Ill chime in and say that Stellas groomer charges about $70 to do her. She takes an average of 2 hrs to do her. It took longer when she was being shown, to scissor her and such in her show puppy cut. She only uses forced air dryers on her and does just a perfect job. Stella is usually perfectly behaved. I only have her done about once every 3-4 months because I like her in a longer cut. I do my own bath/blow dry(I bought a dryer)/clip f/f/t and such every 2 weeks.
I will never question the cost of Stellas grooms, My gal is a duel certified Master groomer and has owned Standard forever and is just the best! It is a ton of work! I am happy to now consider her a friend also!


----------



## glorybeecosta (Nov 11, 2014)

I do not begrudge the money the groom makes, my concern is I pay the same as someone who brings there dog in dirty and matted, plus the only scissoring is the tk/f and tail. I know it does not take that long for hr. She is grooming when I get there and they are ready for me in max 3 hours. They are brushed out when I take them, she shampoos, blows dry and 90% is a razor. They both are very good on the table, she told me that. If I could do them in 1.5 hours myself I would. The owner does mine, so the income is all hers


----------



## cecethepoodle (Aug 23, 2014)

My groomer shows great danes, but knows all of the clips for poodles because her friend showed her how when she started grooming...she does an amazing job and can do show cuts, or do modifications for a pet dog. She charged $60 for a full groom on my toy and I would typically do a miami for summer or a puppy for winter. I would brush Cece almost every day so no tangles, and just to be sure I would do a full brush out the day before with leave in conditioner. So it took my groom about an hour or 2 for the whole process. That is probably the most expensive in my area, so I would do face and sanitary trims at home in-between but my clippers were too big for her tiny feet and I never got around to buying a smaller set. When I get another poodle I plan on doing more grooming myself...its cheaper and it is super relaxing for me and the dog.


----------



## TeamPoodle (Aug 10, 2015)

Riley costs $45. I found that relatively inexpensive before reading all your posts, but now I find it nearly a steal! Riley's still nervous about grooming, I don't think he got much of it in his first year of life. When I explained this to the groomer (owns her own shop, used to working with nervous dogs) she asked me to book a 4pm appointment (last of the day) so that she could make sure there were no other dogs in the shop and to plan on staying the whole time with Riley. It took her 1.5 hrs to wash, blow dry (no high-speed blower yet, they terrify him), trim, and clip his nails. 

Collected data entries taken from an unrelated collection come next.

===== src/rtl/fetch_queue.sv =====
// fetch_queue: in-order (pc, instruction) buffer between fetch and decode.
// It has valid/ready handshakes on both ports and a one-cycle flush for branch redirects.
module fetch_queue #(
    parameter int DEPTH = 4,
    parameter int XLEN  = 32
) (
    input  logic                     clk,
    input  logic                     reset_n,
    input  logic                     enq_valid_i,
    output logic                     enq_ready_o,
    input  logic [XLEN-1:0]          enq_pc_i,
    input  logic [XLEN-1:0]          enq_instr_i,
    output logic                     deq_valid_o,
    input  logic                     deq_ready_i,
    output logic [XLEN-1:0]          deq_pc_o,
    output logic [XLEN-1:0]          deq_instr_o,
    input  logic                     flush_i,
    output logic [$clog2(DEPTH):0]   count_o,
    output logic                     overflow_o
);
    localparam int AW = $clog2(DEPTH);
    localparam int CW = AW + 1;

    logic [AW-1:0]   r_wr_ptr;
    logic [AW-1:0]   r_rd_ptr;
    logic [CW-1:0]   r_count;
    logic [XLEN-1:0] r_pc_mem    [DEPTH];
    logic [XLEN-1:0] r_instr_mem [DEPTH];
    logic            r_overflow;
    logic            w_enq_fire;
    logic            w_deq_fire;

    // Ready and valid come only from the registered count, so no comb path crosses the queue.
    assign enq_ready_o = r_count != CW'(DEPTH);
    assign deq_valid_o = r_count != '0;
    assign w_enq_fire  = enq_valid_i & enq_ready_o & ~flush_i;
    assign w_deq_fire  = deq_valid_o & deq_ready_i & ~flush_i;
    assign deq_pc_o    = r_pc_mem[r_rd_ptr];
    assign deq_instr_o = r_instr_mem[r_rd_ptr];
    assign count_o     = r_count;
    assign overflow_o  = r_overflow;

    always_ff @(posedge clk or negedge reset_n) begin
        if (!reset_n) begin
            r_wr_ptr <= '0;
            r_rd_ptr <= '0;
            r_count  <= '0;
            for (int i = 0; i < DEPTH; i++) begin
                r_pc_mem[i]    <= '0;
                r_instr_mem[i] <= '0;
            end
        end else if (flush_i) begin
            r_wr_ptr <= '0;
            r_rd_ptr <= '0;
            r_count  <= '0;
        end else begin
            if (w_enq_fire) begin
                r_pc_mem[r_wr_ptr]    <= enq_pc_i;
                r_instr_mem[r_wr_ptr] <= enq_instr_i;
                r_wr_ptr              <= r_wr_ptr + AW'(1);
            end
            if (w_deq_fire)
                r_rd_ptr <= r_rd_ptr + AW'(1);
            r_count <= r_count + CW'(w_enq_fire) - CW'(w_deq_fire);
        end
    end

    // Sticky until reset; a flush does not clear it.
    always_ff @(posedge clk or negedge reset_n) begin
        if (!reset_n)
            r_overflow <= 1'b0;
        else if (enq_valid_i & ~enq_ready_o & ~flush_i)
            r_overflow <= 1'b1;
    end
endmodule


===== config.mk =====
export PLATFORM = sky130hd
export DESIGN_NAME = fetch_queue
export DESIGN_NICKNAME = d
export VERILOG_FILES = /design/src/rtl/fetch_queue.sv
export SDC_FILE = /design/constraint.sdc
export NUM_CORES = 1
export LEC_CHECK = 0
export CORE_MARGIN = 3
export CORE_UTILIZATION = 40
export CTS_BUF_LIST = sky130_fd_sc_hd__clkbuf_2 sky130_fd_sc_hd__clkbuf_4 sky130_fd_sc_hd__clkbuf_8
export DETAILED_ROUTE_END_ITERATION = 8
export GPL_TIMING_DRIVEN = 0
export PLACE_DENSITY = 0.63
export SYNTH_ARGS = -nofsm -noshare
export SYNTH_HDL_FRONTEND = slang
export SYNTH_SLANG_ARGS = --single-unit

===== constraint.sdc =====
create_clock -name clk -period 3.5 [get_ports clk]
set_input_delay 0.525 -clock clk [delete_from_list [all_inputs] [get_ports clk]]
set_output_delay 0.525 -clock clk [all_outputs]
set_load 0.01 [all_outputs]

==> flow_summary_export.csv <==
group,metric,value,unit
global_route,grt_usage,0.159,
logic_synthesis,yosysTopAreaCell,"dfrtp_1",
clock_network,path_clk_slew,0.06,ns
logic_synthesis,synth.most_common_cell,"dfrtp_1",
layout,regArea,6610,sq um
setup_path,setup.worst_path.end_class,"primary output",
pwr,powerDensity,881,nW/um^2
logic_synthesis,ys_top_cells_by_area,"dfrtp_1, mux2_4, mux4_2",
setup_path,crit_type,"reg -> out",
setup_path,r2r_end,"count_o[2]",
layout,num_antenna_cells,0,
route,dr_wl_met3,1.50,mm
route,via_count,6502,
sta,fin_crit_sh,0.955,
route,wl,26.5,mm
sta,skew,0.0162,ns
logic_synthesis,synth_edf_count,0,
setup_path,crit_arrival,2.82,ns
route,drc_errors,0,
setup_path,r2r_start,"count_o[1]",
logic_synthesis,syn_area,12800,sq um
logic_synthesis,ys_seq_elements,264,
run,timing.max_cap.violations,0,
route,firstDrtPassIters,4,
layout,nNetsFinal,933,
layout,multi_input_area,5530,sq um
logic_synthesis,yosysTopAreaCellShare,0.517,
sta,worstMarginPinSlew,0.921,ns
layout,drive_above_1_share,0.510,
floorplan,ios,139,
floorplan,dieArea,34100,sq um
logic_synthesis,synth_cell_type_count,27,
setup_path,startpoint,"r_rd_ptr[0]",
clock_network,insertion_delay,0.56,ns
sta,hold_slack,0.487,ns
sta,slew_violations,0,
clock_network,cts.path.max_buffers,3,
global_route,grt_pass1_wl,42.6,mm
global_route,grt_max_degree,108,
pwr,irDropWorstVdd,0.000365,V
route,avgRoutedWirePerCell,20.6,um
setup_path,rr_worst_depth,11,
route,routed_via_density,5.04,
place,portBuffers,138,
route,drtIter0Drc,300,
logic_synthesis,avgSynthCellArea,19.1,sq um
global_route,grt_overflow_total,0,
pwr,p_leak,6.89,nW
route,met1Wirelength,12.8,mm
clock_network,cts_inserted_buffers,46,
clock_network,cts_setup_buffers,0,
sta,period_needed,3.34,ns
sta,max_freq,299,MHz
logic_synthesis,async_flop_share,1.00,
route,wl_met2,11.7,mm
clock_network,h-tree-depth,2,
setup_path,regToRegSetupSlack,1.03,ns
min_path,hold_start,"overflow_o",
setup_path,required,2.97,ns
sta,tns,0,ns
logic_synthesis,yosysWarnings,0,
route,top_layer,"met4",
floorplan,rows,64,
layout,area_growth,23.2,%
layout,fillCellCount,2578,
logic_synthesis,synthesis.instances,668,
clock_network,cts_tree,"done",
place,hpwl,16.6,mm
route,final_antenna_net_count,0,
floorplan,initial_core_util,0.411,
logic_synthesis,synth_flop_cell,"dfrtp_1",
outcome,status,"finished clean",
sta,setup-violations-final,0,
global_route,grt_pass1_vias,7241,
setup_path,worst-path-max-fanout,10,
place,gp_congestion,0.710,
clock_network,cts_sinks,264,
logic_synthesis,synth_commonest_cells,"dfrtp_1, mux2_4, mux4_2, buf_12, mux2_2",
sta,hold_viol_final,0,
min_path,holdPathEnd,"overflow_o",
floorplan,coreArea,31100,sq um
logic_synthesis,seq_area_frac_synth,0.517,
min_path,hold_depth,1,
clock_network,root_buffer,"clkbuf_8",
global_route,antenna_found_initial,0,
min_path,hp-class,"reg -> reg",
sta,rsz0062_at_grt,"yes",
floorplan,die_x,185,um
setup_path,startpoint_type,"flip-flop",
logic_synthesis,synth_nets,744,
sta,relSlewSlack,0.386,
floorplan,die_y,185,um
how the worst max path moves through the flow:
stage                            to  slack, ns  cells past startpoint
finish               deq_instr_o[4]       0.16                      4
global route         deq_instr_o[9]      -0.05                      4
CTS                  deq_instr_o[4]       0.01                      4
detailed placement   deq_instr_o[0]       0.37                      4
global placement    r_instr_mem[50]      -9.87                      1
floorplan                count_o[2]       1.14                     11
power breakdown:
part / total (mW) / switching, mW / leakage (nW) / internal (mW)
Combinational: 5.64 / 1.77 / 3.03 / 3.87
Sequential: 5.21 / 0.762 / 3.31 / 4.45
Clock: 3.03 / 1.26 / 0.545 / 1.77
cells by family (layout without fill, tap and decap cells):
kind of cell | after synthesis | in the layout | share of synthesized area
DFF | 264 | 264 | 0.517
xor gates and xnor gates | 3 | 3 | 0.00206
and+or+nand+nor | 21 | 21 | 0.0108
buffers and inverters | 48 | 273 | 0.0508
adders and majority gates | 7 | 7 | 0.00744
AOI/OAI and AO/OA | 4 | 4 | 0.00254
muxes | 321 | 321 | 0.410
cells in the final DEF (no fill, tap or decap), types with 2 or more instances in the layout:
cell               n
dfrtp_1          264
mux2_4           240
clkdlybuf4s50_1  137
mux4_2            64
clkbuf_8          62
buf_12            28
clkbuf_4          19
mux2_2            17
nor2_1             8
buf_2              7
ha_1               6
inv_1              4
and3_4             4
clkbuf_1           3
xor2_1             3
clkinv_2           3
clkbuf_2           2
buf_1              2
o31ai_1            2
buf_16             2
worst max-delay path, stage by stage, from the launching register on:
cell	delay [ns]
dfrtp_1	0.37
buf_2	0.34
buf_2	0.44
mux4_2	0.59
clkdlybuf4s50_1	0.50
metrics by stage:
step           power, mW  std cells  setup slack (ns)  area (sq um)   util
2_1_floorplan       8.81        668              1.14         12800      -
3_3_place_gp        10.9       1202             -9.87         14700  0.472
3_5_place_dp        10.9       1204             0.367         14700  0.474
4_1_cts             14.1       1289            0.0142         15800  0.507
5_1_grt             14.7       1289           -0.0481         15800  0.507
6_report            13.9       1289             0.157         15800  0.507
registers in the layout, summed over array words and instances, names as in the netlist:
signal / count
overflow_o: 1
count_o: 3
r_instr_mem: 128
r_pc_mem: 128
r_rd_ptr: 2
r_wr_ptr: 2
repair_timing:
item / in CTS / in global routing
endpoints found under the hold margin: 33 / 0
hold buffers: 1 / 0
resized for setup: 6 / 0
gates cloned: 0 / 0
endpoints found under the setup margin: 50 / 19
routing by layer:
layer,track usage,up-vias
met5,0,-
met4,0.0477,0
met3,0.0450,50
met2,0.226,142
met1,0.238,3446
li1,-,2864
cell type report:
class | count | area share
Multi-Input combinational cell | 356 | 0.351
Sequential cell | 264 | 0.419
Buffer | 44 | 0.0408
Clock buffer | 81 | 0.0632
Timing Repair Buffer | 141 | 0.0922
Tap cell | 396 | 0.0315
Inverter | 4 | 0.000953
Clock inverter | 3 | 0.000953
Power figures use the tool's default switching activity.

She groomed his body with the clippers, but scissored his legs and his face, and of course scissored his back a bit to make sure it was even. She did a great job and mainly I was impressed by how she handled Riley. She was firm but very kind and gentle to him, while I fed him endless treats and praise. He did end up with the cone of shame at one point...but we made it through. I gave her an extra big tip, though, because he definitely wasn't an easy groom.

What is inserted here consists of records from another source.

**config.mk**
```make
export PLATFORM = sky130hd
export DESIGN_NAME = ps2_key_rx
export DESIGN_NICKNAME = d
export VERILOG_FILES = /design/src/rtl/ps2_key_rx.sv
export SDC_FILE = /design/constraint.sdc
export NUM_CORES = 1
export LEC_CHECK = 0
export CAP_MARGIN = 20
export CORE_ASPECT_RATIO = 0.8
export CORE_MARGIN = 2
export CORE_UTILIZATION = 30
export CTS_CLUSTER_DIAMETER = 80
export CTS_CLUSTER_SIZE = 40
export DETAILED_ROUTE_END_ITERATION = 10
export MAX_ROUTING_LAYER = met4
export PLACE_DENSITY_LB_ADDON = 0.15
export SKIP_CTS_REPAIR_TIMING = 1
export SYNTH_ARGS = -nofsm -noshare
export SYNTH_HDL_FRONTEND = slang
export SYNTH_SLANG_ARGS = --single-unit
```
**constraint.sdc**
```tcl
create_clock -name clk -period 3.6 [get_ports clk]
set_input_delay 0.9 -clock clk [delete_from_list [all_inputs] [get_ports clk]]
set_output_delay 0.9 -clock clk [all_outputs]
set_load 0.02 [all_outputs]
```
**src/rtl/ps2_key_rx.sv**
```systemverilog
// rtl/ps2_key_rx.sv - PS/2 keyboard receiver and key-event decoder
// Filters the device clock, deframes 11-bit frames and folds prefix bytes into key events.
module ps2_key_rx #(
   parameter int CLK_FILTER = 8,
   parameter int TIMEOUT    = 24000
) (
   input  logic        clk,
   input  logic        reset,
   input  logic        ps2_clk,
   input  logic        ps2_data,
   output logic [10:0] ps2_key,
   output logic        byte_valid,
   output logic [7:0]  byte_data,
   output logic        frame_err,
   output logic [7:0]  err_count
);
   localparam int FW = $clog2(CLK_FILTER + 1);
   localparam int TW = $clog2(TIMEOUT + 1);

   typedef enum logic [1:0] {IDLE, DATA, PARITY, STOP} state_t;

   logic [1:0]    clk_sync_q, data_sync_q;
   logic          fclk_q, fclk_d;
   logic [FW-1:0] filt_q, filt_d;
   logic          fall, din;

   state_t        state_q, state_d;
   logic [2:0]    bit_q, bit_d;
   logic [7:0]    shift_q, shift_d;
   logic          par_ok_q, par_ok_d;
   logic [TW-1:0] to_q, to_d;
   logic          good, err;

   logic          byte_valid_q, frame_err_q;
   logic [7:0]    byte_data_q, err_count_q;
   logic [10:0]   key_q;
   logic          ext_q, rel_q;
   logic [2:0]    skip_q;

   assign din        = data_sync_q[1];
   assign ps2_key    = key_q;
   assign byte_valid = byte_valid_q;
   assign byte_data  = byte_data_q;
   assign frame_err  = frame_err_q;
   assign err_count  = err_count_q;

   // fclk only follows the line after it has held a new level for CLK_FILTER cycles
   always_comb begin
      fclk_d = fclk_q;
      filt_d = '0;
      if (clk_sync_q[1] != fclk_q) begin
         if (filt_q == FW'(CLK_FILTER - 1)) fclk_d = clk_sync_q[1];
         else                               filt_d = filt_q + 1'b1;
      end
      fall = fclk_q & ~fclk_d;
   end

   always_comb begin
      state_d  = state_q;
      bit_d    = bit_q;
      shift_d  = shift_q;
      par_ok_d = par_ok_q;
      to_d     = to_q;
      good     = 1'b0;
      err      = 1'b0;
      if (state_q == IDLE) begin
         to_d = '0;
         if (fall && !din) begin
            state_d = DATA;
            bit_d   = 3'd0;
         end
      end else if (fall) begin
         to_d = '0;
         case (state_q)
            DATA: begin
               shift_d = {din, shift_q[7:1]};
               bit_d   = bit_q + 3'd1;
               if (bit_q == 3'd7) state_d = PARITY;
            end
            PARITY: begin
               par_ok_d = ^{shift_q, din};
               state_d  = STOP;
            end
            default: begin
               if (din && par_ok_q) good = 1'b1;
               else                 err  = 1'b1;
               state_d = IDLE;
            end
         endcase
      end else if (to_q == TW'(TIMEOUT - 1)) begin
         err     = 1'b1;
         state_d = IDLE;
         to_d    = '0;
      end else begin
         to_d = to_q + 1'b1;
      end
   end

   always_ff @(posedge clk or posedge reset) begin
      if (reset) begin
         clk_sync_q   <= 2'b11;
         data_sync_q  <= 2'b11;
         fclk_q       <= 1'b1;
         filt_q       <= '0;
         state_q      <= IDLE;
         bit_q        <= 3'd0;
         shift_q      <= 8'd0;
         par_ok_q     <= 1'b0;
         to_q         <= '0;
         byte_valid_q <= 1'b0;
         byte_data_q  <= 8'd0;
         frame_err_q  <= 1'b0;
         err_count_q  <= 8'd0;
      end else begin
         clk_sync_q   <= {clk_sync_q[0], ps2_clk};
         data_sync_q  <= {data_sync_q[0], ps2_data};
         fclk_q       <= fclk_d;
         filt_q       <= filt_d;
         state_q      <= state_d;
         bit_q        <= bit_d;
         shift_q      <= shift_d;
         par_ok_q     <= par_ok_d;
         to_q         <= to_d;
         byte_valid_q <= good;
         frame_err_q  <= err;
         if (good) byte_data_q <= shift_q;
         if (err && err_count_q != 8'hFF) err_count_q <= err_count_q + 8'd1;
      end
   end

   // Event stage runs one cycle behind the byte stage
   always_ff @(posedge clk or posedge reset) begin
      if (reset) begin
         key_q  <= 11'd0;
         ext_q  <= 1'b0;
         rel_q  <= 1'b0;
         skip_q <= 3'd0;
      end else if (frame_err_q) begin
         ext_q <= 1'b0;
         rel_q <= 1'b0;
      end else if (byte_valid_q) begin
         if (skip_q != 3'd0) begin
            skip_q <= skip_q - 3'd1;
         end else begin
            case (byte_data_q)
               8'hE1: skip_q <= 3'd7;
               8'hE0: ext_q  <= 1'b1;
               8'hF0: rel_q  <= 1'b1;
               8'hFA, 8'hAA, 8'hEE, 8'hFE, 8'h00, 8'hFF: begin
               end
               default: begin
                  key_q <= {~key_q[10], ~rel_q, ext_q, byte_data_q};
                  ext_q <= 1'b0;
                  rel_q <= 1'b0;
               end
            endcase
         end
      end
   end
endmodule

```
==> flow_metrics.env, run 1 <==
export IMPL_outcome="complete, no violations"
export IMPL_power_density_cell_area_mw_per_mm2=483
export IMPL_rsz0062_at_grt="no"
export IMPL_holdCritPathClass="reg -> reg"
export IMPL_postSynthRegisterBits=72
export IMPL_critPathKind="reg -> out"
export IMPL_grt_start_max_net_pins=28
export IMPL_synth_top_area_cell="sky130_fd_sc_hd__dfrtp_1"
export IMPL_first_pass_grt_wire_length_um=11100
export IMPL_worst_path_max_delay_cell="sky130_fd_sc_hd__clkdlybuf4s50_1"
export IMPL_grt_usage_pct=12.1
export IMPL_worst_setup_path_end_kind="output pin"
export IMPL_synthesized_netlist_net_count=302
export IMPL_worstPathArrival_ns=1.50
export IMPL_report_final_setup_viol=0
export IMPL_hp_start="clk_sync_q[0]"
export IMPL_cp_slowest_stage_delay_ns=0.67
export IMPL_post_synth_num_cell_types=40
export IMPL_grt_antenna_before_repair=0
export IMPL_worst_r2r_setup_slack_ns=1.27
export IMPL_dp_worst_setup_slack_ns=1.27
export IMPL_max_cap_violations=0
export IMPL_max_slew_margin_rel_pct=54.8
export IMPL_critical_path_depth=1
export IMPL_core_area_mm2=0.0109
export IMPL_hpwl_um=4370
export IMPL_timing_critical_path_from_type="flip-flop"
export IMPL_initial_core_utilization_pct=30.9
export IMPL_wl_per_cell_um=13.2
export IMPL_detail_route_vias_per_cell=4.55
export IMPL_post_route_min_period_ns=2.40
export IMPL_postLayoutCoreUtil_pct=38.1
export IMPL_min_to="clk_sync_q[1]"
export IMPL_globalRouteOverflowTotal=0
export IMPL_worstReg2RegStart="byte_data[4]"
export IMPL_timing_fmax_mhz=416
export IMPL_via_count_of_the_first_global_routing_pass=2242
export IMPL_num_io_pins=33
export IMPL_antenna_cells_inserted=0
export IMPL_worst_r2r_path_depth=5
export IMPL_syn_area_per_cell_um2=11.7
export IMPL_crit_chain="clkdlybuf4s50_1"
export IMPL_drc=0
export IMPL_static_leakage_power_uw=0.00188
export IMPL_tritoncts_num_buffers=9
export IMPL_total_power_uw=2000
export IMPL_fp_dieW_um=122
export IMPL_gpl_final_weighted_congestion=0.802
export IMPL_placement_io_buffers=32
export IMPL_cp_max_fo=8
export IMPL_drt_first_pass_iters=4
export IMPL_num_rows=34
export IMPL_fraction_of_layout_instances_using_a_drive_strength_above_1_pct=18.3
export IMPL_layout_common_cells="67 x sky130_fd_sc_hd__dfrtp_1, 32 x sky130_fd_sc_hd__clkdlybuf4s50_1, 28 x sky130_fd_sc_hd__mux2_2"
export IMPL_cts_sinks=72
export IMPL_synthesis_area_mm2=0.00336
export IMPL_design_final_nets=342
export IMPL_ys_seq_area_share_pct=53.7
export IMPL_ys_top_cells_by_area="sky130_fd_sc_hd__dfrtp_1 50%, sky130_fd_sc_hd__mux2_2 9.4%, sky130_fd_sc_hd__xor2_1 4.2%, sky130_fd_sc_hd__dfstp_2 3.9%, sky130_fd_sc_hd__ha_1 3.7%"
export IMPL_timing_final_hold_violations=0
export IMPL_worst_path_buf_inv=1
export IMPL_cp_top_family="buffers and inverters"
export IMPL_clkTransAtPathRegs_ns=0.06
export IMPL_hold_ws_ns=0.355
export IMPL_postRouteWirelength_um=6300
export IMPL_mostFrequentLayoutCell="sky130_fd_sc_hd__dfrtp_1"
export IMPL_maximum_level_of_the_cts_h_tree=3
export IMPL_layout_stage_area_growth_over_the_synthesis_result_pct=23.2
export IMPL_slew_violations=0
export IMPL_worst_pin_slew_ns=0.672
export IMPL_netlist_instances=288
export IMPL_clk_path_buf_depth=2
export IMPL_period_share_pct=66.7
export IMPL_final_setup_worst_slack_ns=1.20
export IMPL_dieArea_mm2=0.0121
export IMPL_worstSkewPairLatency_ns=0.33
export IMPL_ctsRootBufferMaster="sky130_fd_sc_hd__clkbuf_16"
export IMPL_vdd_ir_drop_worst_mv=0.253
export IMPL_hold_path_cell_count=0
export IMPL_synth_yosys_warnings=0
export IMPL_synth_largest_type_area_fraction_pct=49.8
export IMPL_clock_skew_ns=0.00494
export IMPL_drtAntennaViolNets=0
export IMPL_vias=2172
export IMPL_die_height_um=98.7
export IMPL_required_ns=2.70
export IMPL_tritoncts="done"
export IMPL_drt_iter0_markers=109
export IMPL_setup_tns_final_ns=0
export IMPL_reg2reg_end="ps2_key[6]"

Oh, and we just wanted a basic trim. I love the show clips, but we're not up to that level of maintenance. Just our daily brushing is still sometimes a battle with Riley.


----------



## Tiny Poodles (Jun 20, 2013)

glorybeecosta said:


> I do not begrudge the money the groom makes, my concern is I pay the same as someone who brings there dog in dirty and matted, plus the only scissoring is the tk/f and tail. I know it does not take that long for hr. She is grooming when I get there and they are ready for me in max 3 hours. They are brushed out when I take them, she shampoos, blows dry and 90% is a razor. They both are very good on the table, she told me that. If I could do them in 1.5 hours myself I would. The owner does mine, so the income is all hers



Then she is giving a break to those who bring in their dogs dirty and matted - most groomers charge extra for dematting.
And even if all the money goes to her, she is still paying all the costs of operating the business. Honestly for the work that they do, I don't think that groomers charge 1/3 of what they do. I groom my own, and I wouldn't think of doing all of that work for someone else for less than $300 - $400, not kidding! I lol when people ask me if I would groom their dogs, because I am imagining their reaction if I told them what they would have to pay to get me to do it?


----------



## Tiny Poodles (Jun 20, 2013)

TeamPoodle said:


> Riley costs $45. I found that relatively inexpensive before reading all your posts, but now I find it nearly a steal! Riley's still nervous about grooming, I don't think he got much of it in his first year of life. When I explained this to the groomer (owns her own shop, used to working with nervous dogs) she asked me to book a 4pm appointment (last of the day) so that she could make sure there were no other dogs in the shop and to plan on staying the whole time with Riley. It took her 1.5 hrs to wash, blow dry (no high-speed blower yet, they terrify him), trim, and clip his nails.
> 
> She groomed his body with the clippers, but scissored his legs and his face, and of course scissored his back a bit to make sure it was even. She did a great job and mainly I was impressed by how she handled Riley. She was firm but very kind and gentle to him, while I fed him endless treats and praise. He did end up with the cone of shame at one point...but we made it through. I gave her an extra big tip, though, because he definitely wasn't an easy groom.
> 
> Oh, and we just wanted a basic trim. I love the show clips, but we're not up to that level of maintenance. Just our daily brushing is still sometimes a battle with Riley.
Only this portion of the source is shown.